GIVEN RECORDS:
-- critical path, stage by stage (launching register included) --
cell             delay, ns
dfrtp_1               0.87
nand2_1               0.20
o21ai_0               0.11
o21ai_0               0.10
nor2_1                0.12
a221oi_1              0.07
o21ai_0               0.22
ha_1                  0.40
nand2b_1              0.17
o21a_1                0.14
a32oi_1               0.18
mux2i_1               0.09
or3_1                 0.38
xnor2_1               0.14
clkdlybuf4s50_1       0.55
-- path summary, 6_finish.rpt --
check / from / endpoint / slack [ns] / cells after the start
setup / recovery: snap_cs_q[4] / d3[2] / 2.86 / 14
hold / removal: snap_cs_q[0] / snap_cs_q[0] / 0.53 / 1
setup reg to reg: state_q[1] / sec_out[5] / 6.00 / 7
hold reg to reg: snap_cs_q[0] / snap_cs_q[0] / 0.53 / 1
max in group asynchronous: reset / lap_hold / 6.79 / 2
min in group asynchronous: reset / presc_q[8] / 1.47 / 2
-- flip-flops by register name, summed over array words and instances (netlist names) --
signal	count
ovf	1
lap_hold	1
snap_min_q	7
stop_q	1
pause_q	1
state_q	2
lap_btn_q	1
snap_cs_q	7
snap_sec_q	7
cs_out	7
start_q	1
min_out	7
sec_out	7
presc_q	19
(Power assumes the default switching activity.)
### config.mk
export PLATFORM = sky130hd
export DESIGN_NAME = mul_arbiter
export DESIGN_NICKNAME = d
export VERILOG_FILES = /design/src/rtl/mul_arbiter.sv
export SDC_FILE = /design/constraint.sdc
export NUM_CORES = 1
export LEC_CHECK = 0
export CORE_MARGIN = 4
export CORE_UTILIZATION = 39
export DETAILED_ROUTE_END_ITERATION = 8
export GPL_ROUTABILITY_DRIVEN = 0
export PLACE_DENSITY = 0.81
export SLEW_MARGIN = 15
export SYNTH_ARGS = -nofsm -noshare
export SYNTH_HDL_FRONTEND = slang
export SYNTH_SLANG_ARGS = --single-unit
### constraint.sdc
create_clock -name sys_clk -period 2.75 [get_ports sys_clk]
set_clock_uncertainty 0.1 [all_clocks]
set_input_delay 0.275 -clock sys_clk [delete_from_list [all_inputs] [get_ports sys_clk]]
set_output_delay 0.275 -clock sys_clk [all_outputs]
set_load 0.05 [all_outputs]
File: src/rtl/dmem_arbiter.sv
// Single-port data memory arbiter: CPU priority with a DMA starvation bound,
// short DMA burst locking, and a pipeline stall whenever the CPU loses a cycle.
module dmem_arbiter
  import dmem_arb_pkg::*;
#(
  parameter int unsigned STARVE_MAX = STARVE_MAX_DEF,
  parameter int unsigned BURST_MAX  = BURST_MAX_DEF
) (
  input  logic              clk,
  input  logic              rst,
  input  logic              cpu_req,
  input  logic              cpu_we,
  input  logic [DMEM_W-1:0] cpu_addr,
  input  logic [DMEM_W-1:0] cpu_wdata,
  output logic [DMEM_W-1:0] cpu_rdata,
  output logic              cpu_stall,
  input  logic              dma_req,
  input  logic              dma_we,
  input  logic [DMEM_W-1:0] dma_addr,
  input  logic [DMEM_W-1:0] dma_wdata,
  input  logic              dma_burst,
  output logic              dma_gnt,
  output logic [DMEM_W-1:0] dma_rdata,
  output logic              dma_rvalid,
  output logic [DMEM_W-1:0] mem_addr,
  output logic [DMEM_W-1:0] mem_wdata,
  output logic              mem_we,
  input  logic [DMEM_W-1:0] mem_rdata
);

  localparam logic [3:0] STARVE_LIM = 4'(STARVE_MAX);
  localparam logic [3:0] BURST_LIM  = 4'(BURST_MAX);
  localparam logic       BURST_OK   = (BURST_MAX > 1);

  arb_state_t        r_state;
  arb_state_t        w_state_nxt;
  logic [3:0]        r_starve_cnt;
  logic [3:0]        w_starve_nxt;
  logic [3:0]        r_beat_cnt;
  logic [3:0]        w_beat_nxt;
  logic              w_dma_win;
  logic [DMEM_W-1:0] r_dma_rdata;
  logic              r_dma_rvalid;

  assign w_dma_win = dma_req & ((r_state == ST_DMA) | ~cpu_req |
                                (r_starve_cnt == STARVE_LIM));

  assign dma_gnt    = w_dma_win;
  assign cpu_stall  = cpu_req & w_dma_win;
  assign cpu_rdata  = mem_rdata;
  assign mem_addr   = w_dma_win ? dma_addr  : cpu_addr;
  assign mem_wdata  = w_dma_win ? dma_wdata : cpu_wdata;
  assign mem_we     = w_dma_win ? dma_we    : (cpu_req & cpu_we);
  assign dma_rdata  = r_dma_rdata;
  assign dma_rvalid = r_dma_rvalid;

  always_comb begin
    w_state_nxt  = r_state;
    w_beat_nxt   = r_beat_cnt;
    w_starve_nxt = '0;
    if (dma_req & ~w_dma_win)
      w_starve_nxt = (r_starve_cnt == STARVE_LIM) ? STARVE_LIM : r_starve_cnt + 4'd1;

    unique case (r_state)
      ST_CPU: begin
        // The entry beat itself counts as the first beat of the burst.
        if (w_dma_win & dma_burst & BURST_OK) begin
          w_state_nxt = ST_DMA;
          w_beat_nxt  = 4'd1;
        end
      end
      ST_DMA: begin
        if (!dma_req || !dma_burst || (r_beat_cnt + 4'd1 == BURST_LIM)) begin
          w_state_nxt = ST_CPU;
          w_beat_nxt  = '0;
        end else begin
          w_beat_nxt  = r_beat_cnt + 4'd1;
        end
      end
    endcase
  end

  always_ff @(posedge clk) begin
    if (rst) begin
      r_state      <= ST_CPU;
      r_starve_cnt <= '0;
      r_beat_cnt   <= '0;
      r_dma_rdata  <= '0;
      r_dma_rvalid <= 1'b0;
    end else begin
      r_state      <= w_state_nxt;
      r_starve_cnt <= w_starve_nxt;
      r_beat_cnt   <= w_beat_nxt;
      r_dma_rvalid <= w_dma_win & ~dma_we;
      if (w_dma_win & ~dma_we)
        r_dma_rdata <= mem_rdata;
    end
  end

endmodule

File: config.mk
export PLATFORM = sky130hd
export DESIGN_NAME = dmem_arbiter
export DESIGN_NICKNAME = d
export VERILOG_FILES = /design/src/rtl/dmem_arb_pkg.sv /design/src/rtl/dmem_arbiter.sv
export SDC_FILE = /design/constraint.sdc
export NUM_CORES = 1
export LEC_CHECK = 0
export BUFFER_PORTS_ARGS = -buffer_cell sky130_fd_sc_hd__buf_2
export CAP_MARGIN = 20
export CORE_ASPECT_RATIO = 1.4
export CORE_MARGIN = 5
export CORE_UTILIZATION = 32
export CTS_BUF_LIST = sky130_fd_sc_hd__clkbuf_4 sky130_fd_sc_hd__clkbuf_8 sky130_fd_sc_hd__clkbuf_16
export CTS_CLUSTER_SIZE = 14
export DETAILED_ROUTE_END_ITERATION = 6
export PLACE_DENSITY = 0.78
export SLEW_MARGIN = 10
export SYNTH_ARGS = -nofsm -noshare
export SYNTH_HDL_FRONTEND = slang
export SYNTH_SLANG_ARGS = --single-unit
File: constraint.sdc
create_clock -name clk -period 2.2 [get_ports clk]
set_input_delay 0.22 -clock clk [delete_from_list [all_inputs] [get_ports clk]]
set_output_delay 0.22 -clock clk [all_outputs]
set_load 0.01 [all_outputs]
$ cat src/rtl/device_arb_pkg.sv
// Shared types for the Device port arbiter: FSM encoding and the latched request record.
package device_arb_pkg;

    typedef enum logic [1:0] {
        ST_IDLE  = 2'd0,
        ST_ISSUE = 2'd1,
        ST_WAIT  = 2'd2,
        ST_RESP  = 2'd3
    } arb_state_t;

    typedef struct packed {
        logic [31:0] addr;
        logic [1:0]  len;
        logic [31:0] data;
        logic        func;
        logic [3:0]  strb;
    } dev_req_t;

    localparam logic DEV_FUNC_READ  = 1'b0;
    localparam logic DEV_FUNC_WRITE = 1'b1;

endpackage

$ cat src/rtl/device_arbiter_rr_arb2.sv
// Two-way round-robin grant, purely combinational (zero latency, no state).
// A lone requester always wins; on contention the port that did not win last time wins.
module rr_arb2 (
    input  logic [1:0] valid_i,
    input  logic       last_grant_i,
    output logic [1:0] grant_o
);

    assign grant_o[0] = valid_i[0] & (~valid_i[1] | last_grant_i);
    assign grant_o[1] = valid_i[1] & (~valid_i[0] | ~last_grant_i);

endmodule

$ cat src/rtl/device_arbiter.sv
// Shares one Device port between fetch (0) and data (1): one transaction in flight, issue pulse at handshake+1.
// Requesters stall on req_ready outside IDLE; Device silence is bounded by a watchdog that returns an error response.
module device_arbiter
    import device_arb_pkg::*;
#(
    parameter int unsigned TIMEOUT      = 64,
    parameter logic [31:0] TIMEOUT_DATA = 32'hDEAD_BEEF
) (
    input  logic        clock,
    input  logic        reset,
    input  logic        in0_req_valid,
    output logic        in0_req_ready,
    input  logic [31:0] in0_req_bits_addr,
    input  logic [1:0]  in0_req_bits_len,
    input  logic [31:0] in0_req_bits_data,
    input  logic        in0_req_bits_func,
    input  logic [3:0]  in0_req_bits_strb,
    output logic        in0_resp_valid,
    output logic [31:0] in0_resp_bits_data,
    output logic        in0_resp_bits_err,
    input  logic        in1_req_valid,
    output logic        in1_req_ready,
    input  logic [31:0] in1_req_bits_addr,
    input  logic [1:0]  in1_req_bits_len,
    input  logic [31:0] in1_req_bits_data,
    input  logic        in1_req_bits_func,
    input  logic [3:0]  in1_req_bits_strb,
    output logic        in1_resp_valid,
    output logic [31:0] in1_resp_bits_data,
    output logic        in1_resp_bits_err,
    output logic        out_req_valid,
    output logic [31:0] out_req_bits_addr,
    output logic [1:0]  out_req_bits_len,
    output logic [31:0] out_req_bits_data,
    output logic        out_req_bits_func,
    output logic [3:0]  out_req_bits_strb,
    input  logic        out_resp_valid,
    input  logic [31:0] out_resp_bits_data
);

    localparam int CNT_W = $clog2(TIMEOUT) + 1;
    localparam logic [CNT_W-1:0] CNT_LAST = CNT_W'(TIMEOUT - 1);

    arb_state_t       state_q, state_d;
    logic             last_grant_q, last_grant_d;
    logic             owner_q, owner_d;
    dev_req_t         req_q, req_d;
    logic [CNT_W-1:0] cnt_q, cnt_d;
    logic [31:0]      rdata_q, rdata_d;
    logic             err_q, err_d;
    logic [1:0]       grant;
    dev_req_t         in0_req, in1_req;

    assign in0_req = '{addr: in0_req_bits_addr, len: in0_req_bits_len, data: in0_req_bits_data,
                       func: in0_req_bits_func, strb: in0_req_bits_strb};
    assign in1_req = '{addr: in1_req_bits_addr, len: in1_req_bits_len, data: in1_req_bits_data,
                       func: in1_req_bits_func, strb: in1_req_bits_strb};

    rr_arb2 u_rr (
        .valid_i      ({in1_req_valid, in0_req_valid}),
        .last_grant_i (last_grant_q),
        .grant_o      (grant)
    );

    // Ready is masked during reset so no requester sees a handshake the FSM cannot take.
    assign in0_req_ready = (state_q == ST_IDLE) & grant[0] & ~reset;
    assign in1_req_ready = (state_q == ST_IDLE) & grant[1] & ~reset;

    assign out_req_valid     = (state_q == ST_ISSUE);
    assign out_req_bits_addr = req_q.addr;
    assign out_req_bits_len  = req_q.len;
    assign out_req_bits_data = req_q.data;
    assign out_req_bits_func = req_q.func;
    assign out_req_bits_strb = req_q.strb;

    assign in0_resp_valid     = (state_q == ST_RESP) & ~owner_q;
    assign in1_resp_valid     = (state_q == ST_RESP) & owner_q;
    assign in0_resp_bits_data = rdata_q;
    assign in1_resp_bits_data = rdata_q;
    assign in0_resp_bits_err  = err_q;
    assign in1_resp_bits_err  = err_q;

    always_comb begin
        state_d      = state_q;
        last_grant_d = last_grant_q;
        owner_d      = owner_q;
        req_d        = req_q;
        cnt_d        = cnt_q;
        rdata_d      = rdata_q;
        err_d        = err_q;
        unique case (state_q)
            ST_IDLE: begin
                if (|grant) begin
                    owner_d      = grant[1];
                    last_grant_d = grant[1];
                    req_d        = grant[1] ? in1_req : in0_req;
                    state_d      = ST_ISSUE;
                end
            end
            ST_ISSUE: begin
                cnt_d   = '0;
                state_d = ST_WAIT;
            end
            ST_WAIT: begin
                cnt_d = cnt_q + CNT_W'(1);
                // A real response beats the watchdog when both land in the same cycle.
                if (out_resp_valid) begin
                    rdata_d = out_resp_bits_data;
                    err_d   = 1'b0;
                    state_d = ST_RESP;
                end else if (cnt_q == CNT_LAST) begin
                    rdata_d = TIMEOUT_DATA;
                    err_d   = 1'b1;
                    state_d = ST_RESP;
                end
            end
            ST_RESP: state_d = ST_IDLE;
            default: state_d = ST_IDLE;
        endcase
    end

    always_ff @(posedge clock or posedge reset) begin
        if (reset) begin
            state_q      <= ST_IDLE;
            last_grant_q <= 1'b1;
            owner_q      <= 1'b0;
            req_q        <= '0;
            cnt_q        <= '0;
            rdata_q      <= '0;
            err_q        <= 1'b0;
        end else begin
            state_q      <= state_d;
            last_grant_q <= last_grant_d;
            owner_q      <= owner_d;
            req_q        <= req_d;
            cnt_q        <= cnt_d;
            rdata_q      <= rdata_d;
            err_q        <= err_d;
        end
    end

endmodule
$ cat src/flat_wrapper.sv
// flat-port wrapper written by rule: the top's interface ports become plain ports
module vga_captura_flat import vga_pkg::*;
#(
  parameter int IMG_W  = 256,
  parameter int IMG_H  = 256,
  parameter int X0     = 192,
  parameter int Y0     = 112,
  parameter int ADDR_W = 18
)
  (clock_25, reset, bus_start, bus_red, bus_green, bus_blue, bus_hsync, bus_vsync, bus_n_blank, bus_address, bus_data, bus_we, bus_busy, bus_frame_done, bus_frame_err);
  vga_captura_if #(.ADDR_W(ADDR_W)) bus_i ();
  input  logic clock_25;
  input  logic reset;
  input wire logic [$bits(bus_i.start)-1:0] bus_start;
  input wire logic [$bits(bus_i.red)-1:0] bus_red;
  input wire logic [$bits(bus_i.green)-1:0] bus_green;
  input wire logic [$bits(bus_i.blue)-1:0] bus_blue;
  input wire logic [$bits(bus_i.hsync)-1:0] bus_hsync;
  input wire logic [$bits(bus_i.vsync)-1:0] bus_vsync;
  input wire logic [$bits(bus_i.n_blank)-1:0] bus_n_blank;
  output wire logic [$bits(bus_i.address)-1:0] bus_address;
  output wire logic [$bits(bus_i.data)-1:0] bus_data;
  output wire logic [$bits(bus_i.we)-1:0] bus_we;
  output wire logic [$bits(bus_i.busy)-1:0] bus_busy;
  output wire logic [$bits(bus_i.frame_done)-1:0] bus_frame_done;
  output wire logic [$bits(bus_i.frame_err)-1:0] bus_frame_err;
  assign bus_i.start = bus_start;
  assign bus_i.red = bus_red;
  assign bus_i.green = bus_green;
  assign bus_i.blue = bus_blue;
  assign bus_i.hsync = bus_hsync;
  assign bus_i.vsync = bus_vsync;
  assign bus_i.n_blank = bus_n_blank;
  assign bus_address = bus_i.address;
  assign bus_data = bus_i.data;
  assign bus_we = bus_i.we;
  assign bus_busy = bus_i.busy;
  assign bus_frame_done = bus_i.frame_done;
  assign bus_frame_err = bus_i.frame_err;
  vga_captura #(.IMG_W(IMG_W), .IMG_H(IMG_H), .X0(X0), .Y0(Y0), .ADDR_W(ADDR_W)) u_core (.clock_25(clock_25), .reset(reset), .bus(bus_i));
endmodule
$ cat config.mk
export PLATFORM = sky130hd
export DESIGN_NAME = vga_captura_flat
export DESIGN_NICKNAME = d
export VERILOG_FILES = /design/src/rtl/vga_pkg.sv /design/src/rtl/vga_captura_if.sv /design/src/rtl/vga_captura_sampler.sv /design/src/rtl/vga_captura.sv /design/src/flat_wrapper.sv
export SDC_FILE = /design/constraint.sdc
export NUM_CORES = 1
export LEC_CHECK = 0
export ABC_CLOCK_PERIOD_IN_PS = 3000
export CORE_ASPECT_RATIO = 0.7
export CORE_MARGIN = 2
export CORE_UTILIZATION = 45
export DETAILED_ROUTE_END_ITERATION = 10
export PLACE_DENSITY_LB_ADDON = 0.1
export SKIP_CTS_REPAIR_TIMING = 1
export SYNTH_ARGS = -nofsm -noshare
export SYNTH_HDL_FRONTEND = slang
export SYNTH_HIERARCHICAL = 1
export SYNTH_SLANG_ARGS = --single-unit
$ cat constraint.sdc
create_clock -name clock_25 -period 3 [get_ports clock_25]
set_input_delay 0.6 -clock clock_25 [delete_from_list [all_inputs] [get_ports clock_25]]
set_output_delay 0.6 -clock clock_25 [all_outputs]
set_load 0.05 [all_outputs]
[config.mk]
export PLATFORM = sky130hd
export DESIGN_NAME = fetch_stage
export DESIGN_NICKNAME = d
export VERILOG_FILES = /design/src/rtl/fetch_stage.sv
export SDC_FILE = /design/constraint.sdc
export NUM_CORES = 1
export LEC_CHECK = 0
export BUFFER_PORTS_ARGS = -buffer_cell sky130_fd_sc_hd__buf_2
export CAP_MARGIN = 10
export CORE_UTILIZATION = 40
export CTS_CLUSTER_SIZE = 10
export DETAILED_ROUTE_END_ITERATION = 12
export HOLD_SLACK_MARGIN = 0.12
export PLACE_DENSITY = 0.55
export SLEW_MARGIN = 20
export SYNTH_ARGS = -nofsm -noshare
export SYNTH_HDL_FRONTEND = slang
export SYNTH_SLANG_ARGS = --single-unit
[constraint.sdc]
create_clock -name clk -period 3.2 [get_ports clk]
set_input_delay 0.32 -clock clk [delete_from_list [all_inputs] [get_ports clk]]
set_output_delay 0.32 -clock clk [all_outputs]
set_load 0.005 [all_outputs]
[src/rtl/fetch_stage.sv]
// Instruction fetch stage: issues sequential single-cycle memory reads and buffers
// {pc, instr} pairs in a circular queue for decode, with redirect and credit-based flow control.
module fetch_stage #(
  parameter int unsigned     XLEN     = 32,
  parameter int unsigned     ADDR_W   = 8,
  parameter int unsigned     QDEPTH   = 4,
  parameter logic [XLEN-1:0] RESET_PC = '0
) (
  input  logic              clk,
  input  logic              rst,
  input  logic              redirect_valid,
  input  logic [XLEN-1:0]   redirect_pc,
  output logic              imem_req,
  output logic [ADDR_W-1:0] imem_addr,
  input  logic [XLEN-1:0]   imem_data,
  output logic              out_valid,
  input  logic              out_ready,
  output logic [XLEN-1:0]   out_pc,
  output logic [XLEN-1:0]   out_instr
);

  localparam int unsigned PTR_W = $clog2(QDEPTH);
  localparam int unsigned CNT_W = PTR_W + 1;
  localparam int unsigned CRW   = CNT_W + 1;

  logic [XLEN-1:0]  fetch_pc;
  logic [XLEN-1:0]  req_pc;
  logic             inflight;
  logic [PTR_W-1:0] rd_ptr;
  logic [PTR_W-1:0] wr_ptr;
  logic [CNT_W-1:0] count;
  logic [XLEN-1:0]  q_pc    [QDEPTH];
  logic [XLEN-1:0]  q_instr [QDEPTH];

  logic             pop;
  logic             push;
  logic [CRW-1:0]   credit;
  logic             unused_redirect_lsbs;

  assign unused_redirect_lsbs = ^redirect_pc[1:0];

  assign imem_addr = fetch_pc[ADDR_W-1:0];
  assign out_valid = (count != '0);
  assign out_pc    = q_pc[rd_ptr];
  assign out_instr = q_instr[rd_ptr];

  assign pop  = out_valid && out_ready;
  // A redirect squashes the response arriving this cycle by suppressing its push.
  assign push = inflight && !redirect_valid;

  // Occupancy after this cycle's pop plus the response still owed from last cycle's request.
  always_comb begin
    credit = CRW'(count) - CRW'(pop) + CRW'(inflight);
  end

  assign imem_req = rst && !redirect_valid && (credit < CRW'(QDEPTH));

  always_ff @(posedge clk) begin
    if (!rst) begin
      fetch_pc <= RESET_PC;
      req_pc   <= RESET_PC;
      inflight <= 1'b0;
      rd_ptr   <= '0;
      wr_ptr   <= '0;
      count    <= '0;
    end else begin
      inflight <= imem_req;
      if (imem_req) begin
        req_pc <= fetch_pc;
      end
      if (redirect_valid) begin
        fetch_pc <= {redirect_pc[XLEN-1:2], 2'b00};
        rd_ptr   <= '0;
        wr_ptr   <= '0;
        count    <= '0;
      end else begin
        if (imem_req) begin
          fetch_pc <= fetch_pc + XLEN'(4);
        end
        if (push) begin
          wr_ptr <= wr_ptr + PTR_W'(1);
        end
        if (pop) begin
          rd_ptr <= rd_ptr + PTR_W'(1);
        end
        unique case ({push, pop})
          2'b10:   count <= count + CNT_W'(1);
          2'b01:   count <= count - CNT_W'(1);
          default: count <= count;
        endcase
      end
    end
  end

  always_ff @(posedge clk) begin
    if (rst && push) begin
      q_pc[wr_ptr]    <= req_pc;
      q_instr[wr_ptr] <= imem_data;
    end
  end

  no_push_when_full: assert property (@(posedge clk) disable iff (!rst)
    push |-> (count != CNT_W'(QDEPTH)));

endmodule

==> results of run 1 <==
## registers in the layout (all words and copies together) (netlist names), named ones only
| register | flops |
|---|---|
| fetch_pc | 30 |
| q_instr | 128 |
| q_pc | 120 |
| req_pc | 30 |
| inflight | 1 |
| rd_ptr | 2 |
| count | 3 |
| wr_ptr | 2 |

TO DO: Reproduce exactly the stretch of the material above that starts at the line with "w_starve_nxt = '0;" and ends at the line with "w_state_nxt = ST_CPU;", both included, and nothing else.

THE ANSWER:
    w_starve_nxt = '0;
    if (dma_req & ~w_dma_win)
      w_starve_nxt = (r_starve_cnt == STARVE_LIM) ? STARVE_LIM : r_starve_cnt + 4'd1;

    unique case (r_state)
      ST_CPU: begin
        // The entry beat itself counts as the first beat of the burst.
        if (w_dma_win & dma_burst & BURST_OK) begin
          w_state_nxt = ST_DMA;
          w_beat_nxt  = 4'd1;
        end
      end
      ST_DMA: begin
        if (!dma_req || !dma_burst || (r_beat_cnt + 4'd1 == BURST_LIM)) begin
          w_state_nxt = ST_CPU;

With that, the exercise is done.